[Stored data entries]
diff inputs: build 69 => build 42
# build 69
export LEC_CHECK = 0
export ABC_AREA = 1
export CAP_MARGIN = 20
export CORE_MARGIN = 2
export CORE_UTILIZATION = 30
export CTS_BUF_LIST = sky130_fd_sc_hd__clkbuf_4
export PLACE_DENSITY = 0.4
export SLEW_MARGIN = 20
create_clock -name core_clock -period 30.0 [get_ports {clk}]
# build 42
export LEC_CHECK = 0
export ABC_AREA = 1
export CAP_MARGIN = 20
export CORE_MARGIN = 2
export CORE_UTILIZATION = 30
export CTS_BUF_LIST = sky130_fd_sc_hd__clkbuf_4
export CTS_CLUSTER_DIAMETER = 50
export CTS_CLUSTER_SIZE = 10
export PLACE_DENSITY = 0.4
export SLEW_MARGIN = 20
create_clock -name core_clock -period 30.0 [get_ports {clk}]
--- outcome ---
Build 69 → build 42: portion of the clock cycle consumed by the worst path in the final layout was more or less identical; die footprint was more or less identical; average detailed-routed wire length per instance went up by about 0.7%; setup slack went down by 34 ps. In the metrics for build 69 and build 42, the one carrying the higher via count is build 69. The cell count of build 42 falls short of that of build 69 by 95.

* _Required action_
Copy out the lines above, from the one holding "export CTS_CLUSTER_DIAMETER = 50" through the final line, with no other lines.

* _Task answer_
export CTS_CLUSTER_DIAMETER = 50
export CTS_CLUSTER_SIZE = 10
export PLACE_DENSITY = 0.4
export SLEW_MARGIN = 20
create_clock -name core_clock -period 30.0 [get_ports {clk}]
--- outcome ---
Build 69 → build 42: portion of the clock cycle consumed by the worst path in the final layout was more or less identical; die footprint was more or less identical; average detailed-routed wire length per instance went up by about 0.7%; setup slack went down by 34 ps. In the metrics for build 69 and build 42, the one carrying the higher via count is build 69. The cell count of build 42 falls short of that of build 69 by 95.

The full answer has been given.